Nous possédons du tissu adipeux blanc (graisse blanche) pour stocker l’énergie, caractérisé par des adipocytes renfermant une vacuole lipidique. Nous hébergeons aussi de la graisse brune (en petite quantité chez l’adulte), constituée d’adipocytes contenant de nombreuses gouttelettes lipidiques et mitochondries, qui peut brûler le glucose et la graisse pour générer de la chaleur (thermogenèse) afin de maintenir la température corporelle.

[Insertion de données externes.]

File: config.mk
export PLATFORM = sky130hd
export DESIGN_NAME = stage_trig_top
export DESIGN_NICKNAME = d
export VERILOG_FILES = /design/src/rtl/stage_trig_pkg.sv /design/src/rtl/stage_trig_ctrl.sv /design/src/rtl/stage_trig_path.sv /design/src/rtl/stage_trig_top.sv
export SDC_FILE = /design/constraint.sdc
export NUM_CORES = 1
export LEC_CHECK = 0
export BUFFER_PORTS_ARGS = -buffer_cell sky130_fd_sc_hd__clkbuf_2
export CORE_ASPECT_RATIO = 1.1
export CORE_MARGIN = 2
export CORE_UTILIZATION = 50
export CTS_CLUSTER_DIAMETER = 30
export DETAILED_ROUTE_END_ITERATION = 6
export PLACE_DENSITY = 0.72
export SKIP_LAST_GASP = 1
export SLEW_MARGIN = 20
export SYNTH_ARGS = -nofsm -noshare
export SYNTH_HDL_FRONTEND = slang
export SYNTH_SLANG_ARGS = --single-unit
File: constraint.sdc
create_clock -name clk -period 1.91 [get_ports clk]
set_input_delay 0.2865 -clock clk [delete_from_list [all_inputs] [get_ports clk]]
set_output_delay 0.2865 -clock clk [all_outputs]
set_load 0.005 [all_outputs]
File: src/rtl/stage_trig_pkg.sv
package stage_trig_pkg;

  localparam int CTRL_W   = 2;
  localparam int CAL_BIT  = 0;
  localparam int SYNC_BIT = 1;

  typedef struct packed {
    logic calRise;
    logic syncFall;
  } trigStrobes_t;

  typedef enum logic {
    CAL_IDLE = 1'b0,
    CAL_RUN  = 1'b1
  } calState_t;

endpackage

File: src/rtl/stage_trig_ctrl.sv
module stage_trig_ctrl
  import stage_trig_pkg::*;
(
  input  logic              clk,
  input  logic              rstN,
  input  logic              wrEn,
  input  logic [CTRL_W-1:0] wrData,
  input  logic              updStrobe,
  output logic [CTRL_W-1:0] activeReg,
  output trigStrobes_t      strobes
);

  logic [CTRL_W-1:0] shadowReg;

  always_ff @(posedge clk or negedge rstN) begin
    if (!rstN) begin
      shadowReg <= '0;
      activeReg <= '0;
    end else begin
      if (wrEn)      shadowReg <= wrData;
      if (updStrobe) activeReg <= shadowReg;
    end
  end

  // Edge detection: compare the value being committed with the current active value.
  always_comb begin
    strobes.calRise  = updStrobe &  shadowReg[CAL_BIT]  & ~activeReg[CAL_BIT];
    strobes.syncFall = updStrobe & ~shadowReg[SYNC_BIT] &  activeReg[SYNC_BIT];
  end

endmodule

File: src/rtl/stage_trig_path.sv
module stage_trig_path
  import stage_trig_pkg::*;
#(
  parameter int CAL_CYCLES = 250000
) (
  input  logic         clk,
  input  logic         rstN,
  input  trigStrobes_t strobes,
  input  logic         pllEnable,
  output logic         syncPulse,
  output logic         calBusy
);

  localparam int CNT_W = (CAL_CYCLES > 1) ? $clog2(CAL_CYCLES) : 1;
  localparam logic [CNT_W-1:0] LAST_LEFT = CNT_W'(CAL_CYCLES - 1);

  calState_t         calState;
  logic [CNT_W-1:0]  cyclesLeft;

  always_ff @(posedge clk or negedge rstN) begin
    if (!rstN) begin
      syncPulse <= 1'b0;
    end else begin
      syncPulse <= strobes.syncFall;
    end
  end

  always_ff @(posedge clk or negedge rstN) begin
    if (!rstN) begin
      calState   <= CAL_IDLE;
      cyclesLeft <= '0;
    end else begin
      case (calState)
        CAL_IDLE: begin
          if (strobes.calRise && pllEnable) begin
            calState   <= CAL_RUN;
            cyclesLeft <= LAST_LEFT;
          end
        end
        CAL_RUN: begin
          if (cyclesLeft == '0) calState <= CAL_IDLE;
          else                  cyclesLeft <= cyclesLeft - 1'b1;
        end
        default: calState <= CAL_IDLE;
      endcase
    end
  end

  assign calBusy = (calState == CAL_RUN);

endmodule

File: src/rtl/stage_trig_top.sv
module stage_trig_top
  import stage_trig_pkg::*;
#(
  parameter int CAL_CYCLES = 250000
) (
  input  logic       clk,
  input  logic       rstN,
  input  logic       wrEn,
  input  logic [1:0] wrData,
  input  logic       updStrobe,
  input  logic       pllEnable,
  output logic [1:0] ctrlActive,
  output logic       distStall,
  output logic       syncPulse,
  output logic       clkStall,
  output logic       calDone
);

  trigStrobes_t strobes;
  logic         calBusy;

  stage_trig_ctrl u_ctrl (
    .clk       (clk),
    .rstN      (rstN),
    .wrEn      (wrEn),
    .wrData    (wrData),
    .updStrobe (updStrobe),
    .activeReg (ctrlActive),
    .strobes   (strobes)
  );

  stage_trig_path #(.CAL_CYCLES(CAL_CYCLES)) u_path (
    .clk       (clk),
    .rstN      (rstN),
    .strobes   (strobes),
    .pllEnable (pllEnable),
    .syncPulse (syncPulse),
    .calBusy   (calBusy)
  );

  assign distStall = ctrlActive[SYNC_BIT];
  assign clkStall  = calBusy;
  assign calDone   = ~calBusy;

endmodule

# [After elaboration in Yosys (flattened, before gate mapping)]
# Cells that the tools add are included.
# Widths: inputs -> output; s select.
[totals] regBits=24 output_inout_bits=6 inputBits=7 wordCells=24
[classes] muxes=6 eq_ne=2 n_bitwise=7 n_reduce_logical=3 add_sub_neg=1
[op_table] op="$mux 18" count=2
[op_table] op="$pmux 18 s2" count=1
[op_table] op="$logic_not 18->1" count=1
[op_table] op="$sub 18x1->18 const B" count=1
[op_table] op="$and 1x1->1" count=4
[op_table] op="$not 1->1" count=3
[op_table] op="$mux 1" count=2
[op_table] op="$ne 2x1->1 const B" count=1
[op_table] op="$ne 2x2->1 const B" count=1
[op_table] op="$pmux 1 s2" count=1
[op_table] op="$reduce_and 2->1" count=1
[op_table] op="$logic_and 1x1->1" count=1

# [Depth between registers and ports, before layout]
[depth] depth_word=5 mapped_depth=7 depth_no_buf=7

# [By module]
# From an unflattened synthesis, not the netlist that was laid out.
[unflattened] hier_cells=122 hier_area_um2=1288.7
[by_module_without_submodules] mod="stage_trig_path" cells_per_inst=110 seq_area_each_um2=500.5 n_inst=1 area_per_inst_um2=1106.1
[by_module_without_submodules] mod="stage_trig_ctrl" cells_per_inst=10 seq_area_each_um2=100.1 n_inst=1 area_per_inst_um2=171.4
[by_module_without_submodules] mod="stage_trig_top" cells_per_inst=2 seq_area_each_um2=0.0 n_inst=1 area_per_inst_um2=11.3

# [Worst setup path before layout]
# No wires, ideal clock.
[synth_timing] kind="reg-to-reg" startpoint="reg u_path.cyclesLeft[12]" endpoint="reg u_path.cyclesLeft[16]" arrival_ps=1746 path_stages_with_launch=6 setup_time_ps=129 required_ps=1781 slack_ps=35 path_cell_list="dfrtp_1 or4_4 or3_4 nor4_4 xnor2_1 nand2_1"
[synth_via] elab_chain_cells=3 elab_cells_between_ends=6
[synth_rtl] element="start, declared" line="stage_trig_path.sv:18" source="logic [CNT_W-1:0] cyclesLeft;"
[synth_rtl] element="start signal, assigned" line="stage_trig_path.sv:42" source="else cyclesLeft <= cyclesLeft - 1'b1;"
[synth_rtl] element="$sub 18x1->18 / $logic_not 18->1 (equally long branches)" line="stage_trig_path.sv:42, stage_trig_path.sv:41"
[synth_rtl] element="$mux 18 / $ne 2x2->1 (equally long branches)"
[synth_rtl] element="$pmux 18 s2 / $reduce_and 2->1 (equally long branches)"
# Several ways; a longest one is shown, not always the timed one. The select of a mux whose other input is x is not followed.
# A chain may end at the register's enable or synchronous reset.

# [Worst setup path after layout]
[layout_timing] startpoint="reg u_path.cyclesLeft[11]" endpoint="reg u_path.cyclesLeft[11]"
# The elaborated chain is that of the path after synthesis.

==> metrics <==
Top Ports 13; adder-cell share of the synthesized area 1.03%; Placed Cells around 170; Tcrit/Tclk final 104%; xor-xnor portion of the synthesized cell area between 5 and 6%; Final ANT Viol Nets 0; initial antenna violation count 0; Area Growth Syn to Fin 30.3%; Core ar. 2270 um^2; fin worst setup slack -0.0689 ns; Yosys reg bits 24; yosys warns 0; Final Setup Violations 4; Pleak 0.000635 uW; # DRC 0; Post-Layout Cell Count 184; failing checks negative setup slack; FP Rows 18; largest net degree at the start of global routing 25; largest family of logic cells by synthesized area simple AND/OR/NAND/NOR gates; unrepaired setup endpoints after global routing yes; PD cells 501 nW/um^2; Vias/cell 5.67; CP required between 2 and 2.5 ns; PortBufs 12; initial core utilization 53.5%; TritonCTS Buffers 3; clock buffer depth 2; clock latency on the worst-skew pair 0.31 ns; critical path startpoint category flop; first-pass GRT wire length 4.52 mm; VDD IR-drop max 0.425 mV; commonest cells after routing, fill and taps aside 24 x buf_4, 24 x dfrtp_1, 12 x clkbuf_2; Fin. Hold Viols 0; Crit Path Category reg2reg; Max FO, Critical Path 5; clock root buffer clkbuf_4; Total Power ~800 uW; Nets between 150 and 200; grt total ovfl 0; clock skew ~0.0045 ns; Cell Area, Synth roughly 1200 um^2; synthesized area per cell 10.7 um^2; Compound-Gate Fraction of Synth Area 12.0%; die span in y 55.8 um; DIE AREA 2850 um^2; post-synthesis mux area share 5.34%; Worst Hold Class in2reg; number of synthesized flops with an enable pin 0; Post-synth top flop dfrtp_1; Crit path largest cell delay 0.57 ns; clock sink count 24; CTS tree built; Fmax slightly above 500 MHz; Seq/Total Area, Yosys around half; DRT iter0 DRCs 17; Diodes inserted 0; die extent in x 51.0 um; relative slew slack between 60% and 70%; Synth Instances 114; crit-path cells or4_4, nor3b_4, buf_4, a2111oi_2, xnor2_1, nor2_1; status finished with violations; DP HPWL 1.86 mm; Total Wirelength 2.77 mm; H-tree Lvls 1; layout cells sized above 1 40.9%; Worst-path clk slew 0.13 ns; syn nets 122; crit path capture type flop; Routability Congestion roughly 0.82; synth unique cells 38; routed length per instance 15.0 um; vias post-DR 1043; Post-synth ARST share between 90% and 100%; max cap viols 0; Max Slew Vio Count 0; slowest CP cell or4_4; drt pass-1 iters 4; CP arrival 2.18 ns; total track usage 20.3%; worst-margin pin slew approximately 0.6 ns; Final Critical Period 1.98 ns; Post-Synth Simple-Gate Area 25.1%; vias in the first global route 1049
-- through the flow --
step	hold slack (ns)	TNS, ns	util, %	cell area [um^2]	setup slack, ns
CTS	0.192	-0.0545	65.3	1490	-0.0334
floorplan	-0.00909	0	-	1220	0.0352
detailed placement	0.321	-0.0492	62.9	1430	-0.0492
finish	0.191	-0.127	69.7	1590	-0.0689
global placement	0.312	0	62.9	1430	0.00588
global route	0.177	-1.07	69.7	1590	-0.139
-- synth_stat cells (2+ instances only) --
cell       instances  area share (%)
dfrtp_1           24              49
a211oi_1           2             1.2
a21oi_1            3             1.2
o31ai_1            2             1.2
and2_1             3             1.5
nor4_1             3             1.5
xnor2_1            7             5.0
nor2_1            11             3.4
inv_1              4             1.2
mux2_2             4             3.7
a2111oi_0          2             1.4
mux2i_1            2             1.6
nor3_1             3             1.2
nand3_1            5             2.1
o21ai_0            6             2.5
nand2b_1           2             1.0
nand2_1            9             2.8
or2_2              2             1.0
-- cell type report --
type / instances / area (um^2)
tap: 30 / 37.5
fill: 164 / 688
sequential: 24 / 601
multi-input combinational: 84 / 638
inverter: 4 / 15.0
timing repair buffer: 39 / 273
clock buffer: 3 / 22.5
-- layer usage --
| metal | GRT usage, % | up-vias | share of wire, % |
|---|---|---|---|
| met5 | 0 | - | 0 |
| met4 | 7.34 | 0 | 1.5 |
| met3 | 3.76 | 6 | 3.6 |
| met2 | 32.1 | 26 | 49 |
| met1 | 27.4 | 517 | 45 |
| li1 | - | 494 | - |
-- state kept, by name, indices dropped and copies added, names as in the netlist --
name / cells
u_ctrl.activeReg: 2
u_ctrl.shadowReg: 2
u_path.calBusy: 1
u_path.cyclesLeft: 18
u_path.syncPulse: 1
-- where the power goes --
part	internal, uW	switching, uW
sequential	520	7.97
clock	73.8	152
combinational	20.9	21.0
-- kinds of logic (layout without fill, tap and decap cells) --
group | Yosys count | after routing
XOR/XNOR | 7 | 7
AO/OA/AOI/OAI | 21 | 21
flip-flops | 24 | 24
buffers and inverters | 6 | 46
AND/OR/NAND/NOR | 49 | 49
adder cells (fa/ha/maj) | 1 | 1
multiplexers | 6 | 6
-- final timing paths --
path	start	to	slack [ns]	depth (start not counted)
hold reg to reg	u_ctrl.shadowReg[0]	u_ctrl.activeReg[0]	0.53	2
setup reg to reg	u_path.cyclesLeft[11]	u_path.cyclesLeft[11]	-0.07	6
min in group asynchronous	rstN	u_path.cyclesLeft[15]	0.48	2
hold / removal	wrData[1]	u_ctrl.shadowReg[1]	0.19	2
setup / recovery	u_path.cyclesLeft[11]	u_path.cyclesLeft[11]	-0.07	6
max in group asynchronous	rstN	u_path.cyclesLeft[5]	1.04	2
-- worst max-delay path, delay by kind of cell (launching register included) --
family	cells	cell delay (ns)
buffers and inverters	1	0.19
and+or+nand+nor	3	0.99
AOI/OAI and AO/OA	1	0.07
DFF	1	0.43
xor gates and xnor gates	1	0.18
-- repair_timing --
action,CTS,global route
resized for setup,0,13
hold buffers,1,0
buffers inserted,3,6
gates cloned,0,0
endpoints found under the setup margin,2,16
hold endpoints to repair,24,0
pin swaps,2,4
Note: power is estimated with default switching activity, not from simulation.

De plus, en réponse à des stimuli comme l’exposition chronique au froid et l’activation du récepteur bêta3-adrénergique (système nerveux sympathique), la graisse blanche peut se transformer en graisse beige, constituée d’adipocytes beiges riches en gouttelettes lipidiques et en mitochondries et capables de produire de la chaleur. À l’arrêt de ces stimuli toutefois, les adipocytes beiges perdent leurs mitochondries par dégradation autophagique (« mitophagie ») et redeviennent des adipocytes blancs.
La voie de la parkine
Dans une étude publiée dans « Science Signaling », Lu et coll. expliquent comment la parkine, responsable de la mitophagie dans les adipocytes beiges, déclenche leur reconversion en adipocytes blancs. Cette enzyme de type ubiquitine ligase était déjà connue pour favoriser l’autophagie des mitochondries endommagées. Les chercheurs montrent qu’en l’absence de parkine chez des souris KO, les mitochondries dans les adipocytes beiges sont préservées, même après l’élimination du stimulus qui représente le froid. Dans des adipocytes beiges en culture, le recrutement de la parkine dans les mitochondries est inhibé par la noradrénaline qui active les récepteurs bêta3-adrénergiques. « Nous avons découvert un nouveau mécanisme pour maintenir l’homéostasie mitochondriale dans les adipocytes thermogéniques de la graisse beige », précise au « Quotidien » le Pr Shingo Kajimura, biologiste à l’Université de Californie à San Francisco, qui a dirigé l’étude. « Nous avions déjà montré en 2016 (« Cell Metabolism ») que la graisse beige était régulée dynamiquement par des signaux environnementaux comme l’exposition au froid. Nous avons maintenant identifié comment ces cellules thermogéniques maintiennent leur activité. Une perte des cellules graisseuses beiges est constatée avec le vieillissement et l’obésité. Notre étude suggère une nouvelle approche pour prévenir ce déclin. Nous espérons ainsi développer une nouvelle intervention thérapeutique pour maintenir les cellules graisseuses beiges même dans le vieillissement ou l’obésité », poursuit-il.
Inflammation transitoire
Les adipocytes beiges peuvent aussi se former « de novo » dans le tissu adipeux, à partir de la différenciation de progéniteurs semblables à des cellules souches, en réponse à la noradrénaline stimulant les récepteurs bêta3-adrénergiques.Dans une deuxième étude dans « Science Signaling », Babei et coll. montrent que la famille Jak des kinases (Jak1/2-Stat 3) favorise la différenciation des progéniteurs vers les adipocytes beiges. La lipolyse induite par le signal bêta3-adrénergique déclenche une inflammation transitoire qui dirige les cellules progénitrices vers la formation des adipocytes beiges. « Nous avons découvert qu’une inflammation transitoire dans le tissu adipeux induit une cascade de signaux moléculaires qui favorisent la transformation de la graisse blanche en graisse beige. Cette cascade est déclenchée par un stress métabolique associé à une dégradation des lipides (lipolyse). Le résultat est l’activation de cellules progénitrices du tissu adipeux qui sont libérées pour former des adipocytes beiges », explique au « Quotidien » le Dr Alexandros Vegiopoulos, chercheur au Centre Allemand de Recherche sur le Cancer à Heidelberg.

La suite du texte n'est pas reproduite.